- _WHAT YOU NEED TO DO_: A single number is needed: how many lines of the data hold the word "well".

- _Records drawn from a dataset_:
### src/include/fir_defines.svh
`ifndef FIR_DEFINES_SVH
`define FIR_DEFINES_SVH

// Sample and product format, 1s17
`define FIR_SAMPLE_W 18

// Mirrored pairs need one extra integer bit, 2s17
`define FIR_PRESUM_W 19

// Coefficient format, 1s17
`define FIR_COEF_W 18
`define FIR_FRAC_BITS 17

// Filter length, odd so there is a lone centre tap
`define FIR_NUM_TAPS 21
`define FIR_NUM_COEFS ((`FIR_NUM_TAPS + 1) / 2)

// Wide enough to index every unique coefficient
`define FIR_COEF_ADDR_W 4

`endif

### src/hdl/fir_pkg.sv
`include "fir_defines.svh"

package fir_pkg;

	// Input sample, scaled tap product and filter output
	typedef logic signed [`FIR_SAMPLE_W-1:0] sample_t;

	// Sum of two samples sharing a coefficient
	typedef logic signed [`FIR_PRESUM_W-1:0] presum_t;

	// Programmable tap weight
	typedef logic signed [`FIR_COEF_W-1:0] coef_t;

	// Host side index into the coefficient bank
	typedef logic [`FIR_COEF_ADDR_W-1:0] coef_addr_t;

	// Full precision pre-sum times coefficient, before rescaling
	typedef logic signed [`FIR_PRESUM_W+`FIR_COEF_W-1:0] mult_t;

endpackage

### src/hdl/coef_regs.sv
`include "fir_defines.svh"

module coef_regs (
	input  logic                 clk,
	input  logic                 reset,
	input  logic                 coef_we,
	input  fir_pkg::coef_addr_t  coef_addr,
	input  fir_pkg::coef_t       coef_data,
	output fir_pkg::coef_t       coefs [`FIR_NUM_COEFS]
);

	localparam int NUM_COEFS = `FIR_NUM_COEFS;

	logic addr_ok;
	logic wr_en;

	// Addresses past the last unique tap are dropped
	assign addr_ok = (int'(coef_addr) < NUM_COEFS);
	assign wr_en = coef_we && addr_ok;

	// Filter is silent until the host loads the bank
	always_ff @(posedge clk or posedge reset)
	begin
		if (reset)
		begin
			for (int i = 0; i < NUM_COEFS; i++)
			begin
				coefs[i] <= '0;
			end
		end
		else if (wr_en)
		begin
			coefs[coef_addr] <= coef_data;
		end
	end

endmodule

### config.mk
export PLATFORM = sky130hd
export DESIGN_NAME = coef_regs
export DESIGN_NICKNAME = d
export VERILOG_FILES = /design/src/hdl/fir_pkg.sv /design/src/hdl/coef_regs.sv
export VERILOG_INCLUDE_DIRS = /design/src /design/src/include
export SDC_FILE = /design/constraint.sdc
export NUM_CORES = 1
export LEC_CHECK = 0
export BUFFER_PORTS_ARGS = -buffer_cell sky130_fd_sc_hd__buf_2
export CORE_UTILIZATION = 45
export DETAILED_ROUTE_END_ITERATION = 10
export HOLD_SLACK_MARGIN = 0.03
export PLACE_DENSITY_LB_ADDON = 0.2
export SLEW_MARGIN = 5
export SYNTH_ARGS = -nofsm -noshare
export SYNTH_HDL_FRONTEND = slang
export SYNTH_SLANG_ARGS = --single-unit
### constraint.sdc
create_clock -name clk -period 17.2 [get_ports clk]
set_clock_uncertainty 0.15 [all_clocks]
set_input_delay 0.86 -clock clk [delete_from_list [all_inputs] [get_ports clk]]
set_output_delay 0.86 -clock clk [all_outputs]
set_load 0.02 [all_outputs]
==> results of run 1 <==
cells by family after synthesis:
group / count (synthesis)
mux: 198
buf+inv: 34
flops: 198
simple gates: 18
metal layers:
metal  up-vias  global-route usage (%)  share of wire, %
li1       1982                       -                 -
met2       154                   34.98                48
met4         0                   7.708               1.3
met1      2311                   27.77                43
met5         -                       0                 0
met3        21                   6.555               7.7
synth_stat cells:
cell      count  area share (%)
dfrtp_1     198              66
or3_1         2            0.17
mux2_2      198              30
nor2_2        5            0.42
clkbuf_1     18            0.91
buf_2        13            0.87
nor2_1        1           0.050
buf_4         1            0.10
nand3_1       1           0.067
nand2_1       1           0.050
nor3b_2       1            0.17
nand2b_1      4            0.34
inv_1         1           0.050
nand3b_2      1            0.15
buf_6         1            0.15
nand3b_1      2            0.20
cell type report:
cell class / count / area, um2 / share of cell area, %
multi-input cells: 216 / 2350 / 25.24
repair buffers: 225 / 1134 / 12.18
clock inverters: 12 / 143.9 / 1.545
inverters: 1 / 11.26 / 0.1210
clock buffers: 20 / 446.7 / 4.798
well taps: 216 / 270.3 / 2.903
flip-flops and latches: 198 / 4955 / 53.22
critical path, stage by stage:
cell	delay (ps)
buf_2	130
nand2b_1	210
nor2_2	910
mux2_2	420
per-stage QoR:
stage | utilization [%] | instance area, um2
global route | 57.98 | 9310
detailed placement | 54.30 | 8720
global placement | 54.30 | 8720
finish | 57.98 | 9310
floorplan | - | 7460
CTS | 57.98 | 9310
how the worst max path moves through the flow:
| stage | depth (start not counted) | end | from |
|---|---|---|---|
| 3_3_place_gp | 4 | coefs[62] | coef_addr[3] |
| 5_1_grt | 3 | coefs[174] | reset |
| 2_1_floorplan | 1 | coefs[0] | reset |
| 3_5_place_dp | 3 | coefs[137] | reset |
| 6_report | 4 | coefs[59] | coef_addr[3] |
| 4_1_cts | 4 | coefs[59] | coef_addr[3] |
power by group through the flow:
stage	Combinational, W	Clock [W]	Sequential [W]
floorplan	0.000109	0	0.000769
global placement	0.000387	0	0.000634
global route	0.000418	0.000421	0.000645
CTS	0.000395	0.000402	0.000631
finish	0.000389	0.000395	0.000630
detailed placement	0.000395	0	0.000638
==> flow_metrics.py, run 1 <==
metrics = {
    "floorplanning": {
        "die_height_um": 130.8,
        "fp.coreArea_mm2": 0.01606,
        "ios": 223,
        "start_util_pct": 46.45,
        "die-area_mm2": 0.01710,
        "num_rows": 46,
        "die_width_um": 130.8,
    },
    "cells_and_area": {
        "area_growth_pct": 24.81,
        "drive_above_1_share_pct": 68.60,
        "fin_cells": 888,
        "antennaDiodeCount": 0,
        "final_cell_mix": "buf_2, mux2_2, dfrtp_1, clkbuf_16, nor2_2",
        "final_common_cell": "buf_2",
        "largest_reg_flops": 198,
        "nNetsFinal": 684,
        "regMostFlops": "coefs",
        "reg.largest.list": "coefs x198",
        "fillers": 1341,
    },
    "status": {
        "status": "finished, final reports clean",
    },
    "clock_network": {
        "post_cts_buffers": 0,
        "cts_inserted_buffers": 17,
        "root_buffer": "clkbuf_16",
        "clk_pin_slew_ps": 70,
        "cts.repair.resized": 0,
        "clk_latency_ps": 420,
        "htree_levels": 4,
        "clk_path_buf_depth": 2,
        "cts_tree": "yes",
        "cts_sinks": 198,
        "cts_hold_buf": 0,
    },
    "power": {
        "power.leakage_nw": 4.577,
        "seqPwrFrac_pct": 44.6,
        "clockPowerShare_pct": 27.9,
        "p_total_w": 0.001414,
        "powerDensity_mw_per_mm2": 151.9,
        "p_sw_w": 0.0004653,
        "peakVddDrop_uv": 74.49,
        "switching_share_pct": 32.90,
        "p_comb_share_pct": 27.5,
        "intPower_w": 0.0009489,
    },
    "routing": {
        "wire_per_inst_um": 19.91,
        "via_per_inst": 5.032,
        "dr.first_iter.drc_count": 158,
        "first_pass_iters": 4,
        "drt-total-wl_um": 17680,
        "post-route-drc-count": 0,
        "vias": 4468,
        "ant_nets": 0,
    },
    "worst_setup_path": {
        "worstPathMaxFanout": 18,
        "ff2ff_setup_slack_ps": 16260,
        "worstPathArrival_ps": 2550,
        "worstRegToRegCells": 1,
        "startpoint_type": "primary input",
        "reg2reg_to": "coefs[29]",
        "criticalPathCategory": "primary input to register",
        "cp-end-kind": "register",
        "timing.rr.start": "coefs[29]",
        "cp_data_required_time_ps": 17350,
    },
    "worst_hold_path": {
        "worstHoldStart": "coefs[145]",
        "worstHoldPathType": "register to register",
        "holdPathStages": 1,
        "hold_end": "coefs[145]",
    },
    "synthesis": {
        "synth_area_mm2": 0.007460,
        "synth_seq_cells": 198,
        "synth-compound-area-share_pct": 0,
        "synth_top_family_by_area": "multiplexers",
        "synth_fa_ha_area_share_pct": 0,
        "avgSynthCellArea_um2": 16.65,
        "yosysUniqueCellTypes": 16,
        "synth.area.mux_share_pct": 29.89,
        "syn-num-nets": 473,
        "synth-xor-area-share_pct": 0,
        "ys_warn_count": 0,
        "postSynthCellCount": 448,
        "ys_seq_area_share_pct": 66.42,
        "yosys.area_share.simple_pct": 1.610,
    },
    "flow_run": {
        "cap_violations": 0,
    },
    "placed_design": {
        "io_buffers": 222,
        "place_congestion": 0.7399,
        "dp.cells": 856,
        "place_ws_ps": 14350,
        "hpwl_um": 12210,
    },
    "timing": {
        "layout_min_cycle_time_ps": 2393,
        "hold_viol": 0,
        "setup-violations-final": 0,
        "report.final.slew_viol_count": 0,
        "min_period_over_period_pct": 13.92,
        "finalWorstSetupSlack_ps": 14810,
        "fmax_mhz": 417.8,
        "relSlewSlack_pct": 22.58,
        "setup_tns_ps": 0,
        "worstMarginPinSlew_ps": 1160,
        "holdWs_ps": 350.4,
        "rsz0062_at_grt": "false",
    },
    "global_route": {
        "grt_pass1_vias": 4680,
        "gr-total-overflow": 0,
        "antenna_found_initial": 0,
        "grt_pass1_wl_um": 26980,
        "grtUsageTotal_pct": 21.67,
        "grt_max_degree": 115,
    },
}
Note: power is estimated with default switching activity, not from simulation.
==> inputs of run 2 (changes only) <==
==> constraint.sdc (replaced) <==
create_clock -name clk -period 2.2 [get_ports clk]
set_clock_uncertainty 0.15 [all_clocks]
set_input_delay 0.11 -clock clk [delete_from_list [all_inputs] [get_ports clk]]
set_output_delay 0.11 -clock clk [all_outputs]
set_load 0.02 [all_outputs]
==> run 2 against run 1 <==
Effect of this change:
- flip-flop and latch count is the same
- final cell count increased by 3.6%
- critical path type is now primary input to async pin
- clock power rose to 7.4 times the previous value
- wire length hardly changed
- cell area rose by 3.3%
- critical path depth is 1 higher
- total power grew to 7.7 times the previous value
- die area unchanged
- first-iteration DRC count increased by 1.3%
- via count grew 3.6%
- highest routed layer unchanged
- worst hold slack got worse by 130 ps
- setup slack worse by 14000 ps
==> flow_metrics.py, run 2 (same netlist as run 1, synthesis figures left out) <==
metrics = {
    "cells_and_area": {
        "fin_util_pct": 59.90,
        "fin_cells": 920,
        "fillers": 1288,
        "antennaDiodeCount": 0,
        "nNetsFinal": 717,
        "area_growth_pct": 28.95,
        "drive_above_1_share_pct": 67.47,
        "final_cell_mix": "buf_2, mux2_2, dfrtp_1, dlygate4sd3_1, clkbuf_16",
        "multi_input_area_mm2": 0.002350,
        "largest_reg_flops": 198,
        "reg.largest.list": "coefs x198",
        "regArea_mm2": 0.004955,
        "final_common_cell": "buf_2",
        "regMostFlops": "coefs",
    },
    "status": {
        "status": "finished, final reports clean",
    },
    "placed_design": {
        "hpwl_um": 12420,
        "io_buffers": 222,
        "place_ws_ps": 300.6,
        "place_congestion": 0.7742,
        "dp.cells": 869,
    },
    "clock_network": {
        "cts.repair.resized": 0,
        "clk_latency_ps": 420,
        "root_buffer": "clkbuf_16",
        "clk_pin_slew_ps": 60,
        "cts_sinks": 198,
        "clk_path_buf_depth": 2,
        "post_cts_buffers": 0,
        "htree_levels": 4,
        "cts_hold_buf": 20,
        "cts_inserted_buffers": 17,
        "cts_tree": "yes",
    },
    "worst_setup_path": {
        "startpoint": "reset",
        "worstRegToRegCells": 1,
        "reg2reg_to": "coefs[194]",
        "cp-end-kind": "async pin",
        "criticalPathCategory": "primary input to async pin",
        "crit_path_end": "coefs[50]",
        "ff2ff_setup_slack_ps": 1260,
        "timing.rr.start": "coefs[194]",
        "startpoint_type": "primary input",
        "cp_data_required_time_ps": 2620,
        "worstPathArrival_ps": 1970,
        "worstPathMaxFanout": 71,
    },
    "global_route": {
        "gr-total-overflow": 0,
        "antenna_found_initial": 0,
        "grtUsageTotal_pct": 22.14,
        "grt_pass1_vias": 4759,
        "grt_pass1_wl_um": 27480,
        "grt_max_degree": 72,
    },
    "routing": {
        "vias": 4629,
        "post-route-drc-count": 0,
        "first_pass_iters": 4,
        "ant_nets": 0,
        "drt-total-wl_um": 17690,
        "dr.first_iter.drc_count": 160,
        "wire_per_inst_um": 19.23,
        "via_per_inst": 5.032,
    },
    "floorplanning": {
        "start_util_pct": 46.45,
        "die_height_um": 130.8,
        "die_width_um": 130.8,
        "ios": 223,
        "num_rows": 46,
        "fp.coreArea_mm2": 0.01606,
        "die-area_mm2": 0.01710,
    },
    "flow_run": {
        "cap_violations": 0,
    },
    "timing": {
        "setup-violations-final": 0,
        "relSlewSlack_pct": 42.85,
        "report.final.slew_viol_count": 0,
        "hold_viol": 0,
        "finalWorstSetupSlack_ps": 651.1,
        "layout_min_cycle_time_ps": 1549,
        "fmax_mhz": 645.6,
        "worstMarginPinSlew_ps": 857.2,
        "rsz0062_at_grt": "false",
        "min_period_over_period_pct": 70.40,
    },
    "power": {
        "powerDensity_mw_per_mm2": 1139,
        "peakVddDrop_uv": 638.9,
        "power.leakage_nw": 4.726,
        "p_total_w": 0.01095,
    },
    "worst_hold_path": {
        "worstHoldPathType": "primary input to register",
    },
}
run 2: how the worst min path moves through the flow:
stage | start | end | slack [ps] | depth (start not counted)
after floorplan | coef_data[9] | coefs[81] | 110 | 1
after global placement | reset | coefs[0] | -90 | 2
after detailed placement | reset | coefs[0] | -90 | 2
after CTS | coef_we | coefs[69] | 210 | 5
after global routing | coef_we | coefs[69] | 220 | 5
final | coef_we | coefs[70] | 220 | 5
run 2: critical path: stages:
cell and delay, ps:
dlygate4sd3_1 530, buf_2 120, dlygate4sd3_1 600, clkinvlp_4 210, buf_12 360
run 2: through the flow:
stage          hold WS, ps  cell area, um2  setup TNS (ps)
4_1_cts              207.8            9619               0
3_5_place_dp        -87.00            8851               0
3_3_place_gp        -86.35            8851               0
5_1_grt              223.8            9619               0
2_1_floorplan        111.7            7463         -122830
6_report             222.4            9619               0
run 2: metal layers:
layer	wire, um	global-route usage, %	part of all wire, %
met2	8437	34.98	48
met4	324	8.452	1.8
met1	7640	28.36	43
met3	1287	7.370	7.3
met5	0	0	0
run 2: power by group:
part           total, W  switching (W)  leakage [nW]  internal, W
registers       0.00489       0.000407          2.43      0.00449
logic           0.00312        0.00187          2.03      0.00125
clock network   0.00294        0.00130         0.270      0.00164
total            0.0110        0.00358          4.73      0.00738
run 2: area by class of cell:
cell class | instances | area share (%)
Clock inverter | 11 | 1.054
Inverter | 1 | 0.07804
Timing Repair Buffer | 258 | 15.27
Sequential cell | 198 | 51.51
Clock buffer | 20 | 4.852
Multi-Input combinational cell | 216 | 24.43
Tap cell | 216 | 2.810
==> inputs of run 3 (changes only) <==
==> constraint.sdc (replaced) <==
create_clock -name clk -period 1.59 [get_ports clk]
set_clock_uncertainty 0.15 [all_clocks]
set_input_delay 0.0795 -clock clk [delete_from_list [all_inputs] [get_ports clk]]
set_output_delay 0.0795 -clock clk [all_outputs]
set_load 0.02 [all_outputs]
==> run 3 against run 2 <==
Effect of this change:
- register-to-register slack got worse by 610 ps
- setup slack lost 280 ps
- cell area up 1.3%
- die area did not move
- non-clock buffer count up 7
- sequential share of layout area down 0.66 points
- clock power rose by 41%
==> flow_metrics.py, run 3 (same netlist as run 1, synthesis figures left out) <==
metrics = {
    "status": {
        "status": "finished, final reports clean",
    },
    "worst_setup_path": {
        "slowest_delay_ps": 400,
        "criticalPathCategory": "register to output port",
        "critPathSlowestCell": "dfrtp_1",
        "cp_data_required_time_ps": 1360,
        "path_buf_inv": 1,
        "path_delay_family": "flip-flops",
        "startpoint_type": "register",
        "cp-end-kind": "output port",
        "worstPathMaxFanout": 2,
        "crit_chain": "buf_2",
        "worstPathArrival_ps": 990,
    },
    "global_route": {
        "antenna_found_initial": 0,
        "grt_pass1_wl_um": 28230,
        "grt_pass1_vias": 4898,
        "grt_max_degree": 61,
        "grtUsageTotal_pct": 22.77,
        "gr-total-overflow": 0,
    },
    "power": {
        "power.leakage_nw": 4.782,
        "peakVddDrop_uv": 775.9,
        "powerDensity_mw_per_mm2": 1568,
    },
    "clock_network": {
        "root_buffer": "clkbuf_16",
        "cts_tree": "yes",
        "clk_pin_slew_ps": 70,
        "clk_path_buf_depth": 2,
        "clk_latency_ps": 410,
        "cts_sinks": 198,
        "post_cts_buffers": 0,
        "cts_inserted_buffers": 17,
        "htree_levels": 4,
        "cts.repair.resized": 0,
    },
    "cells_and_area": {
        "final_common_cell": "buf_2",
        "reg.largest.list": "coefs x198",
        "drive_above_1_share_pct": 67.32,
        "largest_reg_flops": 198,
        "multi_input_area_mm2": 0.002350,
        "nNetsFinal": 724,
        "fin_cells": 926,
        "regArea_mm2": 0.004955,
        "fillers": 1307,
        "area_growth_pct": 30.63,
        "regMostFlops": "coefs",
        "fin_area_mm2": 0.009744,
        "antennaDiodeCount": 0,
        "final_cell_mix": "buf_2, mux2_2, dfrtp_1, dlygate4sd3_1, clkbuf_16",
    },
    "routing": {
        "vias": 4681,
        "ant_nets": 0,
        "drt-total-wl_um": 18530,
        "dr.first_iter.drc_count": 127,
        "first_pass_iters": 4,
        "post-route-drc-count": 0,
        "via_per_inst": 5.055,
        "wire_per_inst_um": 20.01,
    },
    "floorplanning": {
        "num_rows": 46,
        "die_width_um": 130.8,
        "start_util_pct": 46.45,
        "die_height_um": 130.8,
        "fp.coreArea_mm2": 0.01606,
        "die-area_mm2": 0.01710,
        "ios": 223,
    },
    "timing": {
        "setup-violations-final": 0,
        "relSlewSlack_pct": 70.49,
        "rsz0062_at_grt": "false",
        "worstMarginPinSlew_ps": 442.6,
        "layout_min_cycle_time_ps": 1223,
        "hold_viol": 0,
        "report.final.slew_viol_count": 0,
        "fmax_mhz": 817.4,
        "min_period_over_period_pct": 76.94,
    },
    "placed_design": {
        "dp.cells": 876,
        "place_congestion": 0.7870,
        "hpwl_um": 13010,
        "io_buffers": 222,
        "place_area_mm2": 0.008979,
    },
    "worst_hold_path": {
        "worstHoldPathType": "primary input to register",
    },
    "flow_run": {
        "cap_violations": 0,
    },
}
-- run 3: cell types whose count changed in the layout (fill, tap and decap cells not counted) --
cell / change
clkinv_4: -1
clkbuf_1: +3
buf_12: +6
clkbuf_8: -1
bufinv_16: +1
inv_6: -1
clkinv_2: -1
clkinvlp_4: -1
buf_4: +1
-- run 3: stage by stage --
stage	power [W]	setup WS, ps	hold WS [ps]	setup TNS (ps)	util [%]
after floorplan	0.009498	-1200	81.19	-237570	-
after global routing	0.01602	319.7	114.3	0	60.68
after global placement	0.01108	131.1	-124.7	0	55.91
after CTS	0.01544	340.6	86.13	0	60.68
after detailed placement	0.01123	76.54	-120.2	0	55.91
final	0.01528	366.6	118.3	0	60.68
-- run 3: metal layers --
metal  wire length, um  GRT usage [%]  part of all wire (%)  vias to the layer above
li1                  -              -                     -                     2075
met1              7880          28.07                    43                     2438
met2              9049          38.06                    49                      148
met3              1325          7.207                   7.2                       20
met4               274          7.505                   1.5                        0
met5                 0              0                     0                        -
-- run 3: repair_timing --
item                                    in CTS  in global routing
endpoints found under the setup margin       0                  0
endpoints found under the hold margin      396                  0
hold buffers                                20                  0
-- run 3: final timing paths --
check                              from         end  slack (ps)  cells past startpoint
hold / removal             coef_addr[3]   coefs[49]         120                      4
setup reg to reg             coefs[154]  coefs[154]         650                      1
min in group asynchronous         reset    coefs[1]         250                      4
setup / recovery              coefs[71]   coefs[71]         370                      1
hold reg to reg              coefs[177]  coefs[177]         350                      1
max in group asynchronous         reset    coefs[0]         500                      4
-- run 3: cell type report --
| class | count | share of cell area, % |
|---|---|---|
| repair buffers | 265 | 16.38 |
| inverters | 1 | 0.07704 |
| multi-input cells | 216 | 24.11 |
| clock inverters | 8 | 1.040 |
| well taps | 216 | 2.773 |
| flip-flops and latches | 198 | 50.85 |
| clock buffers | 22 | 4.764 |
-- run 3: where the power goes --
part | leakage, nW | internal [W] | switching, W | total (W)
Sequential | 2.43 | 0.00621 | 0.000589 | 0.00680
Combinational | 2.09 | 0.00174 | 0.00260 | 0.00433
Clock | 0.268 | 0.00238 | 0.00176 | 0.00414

- _RESULT OF THE TASK_: 2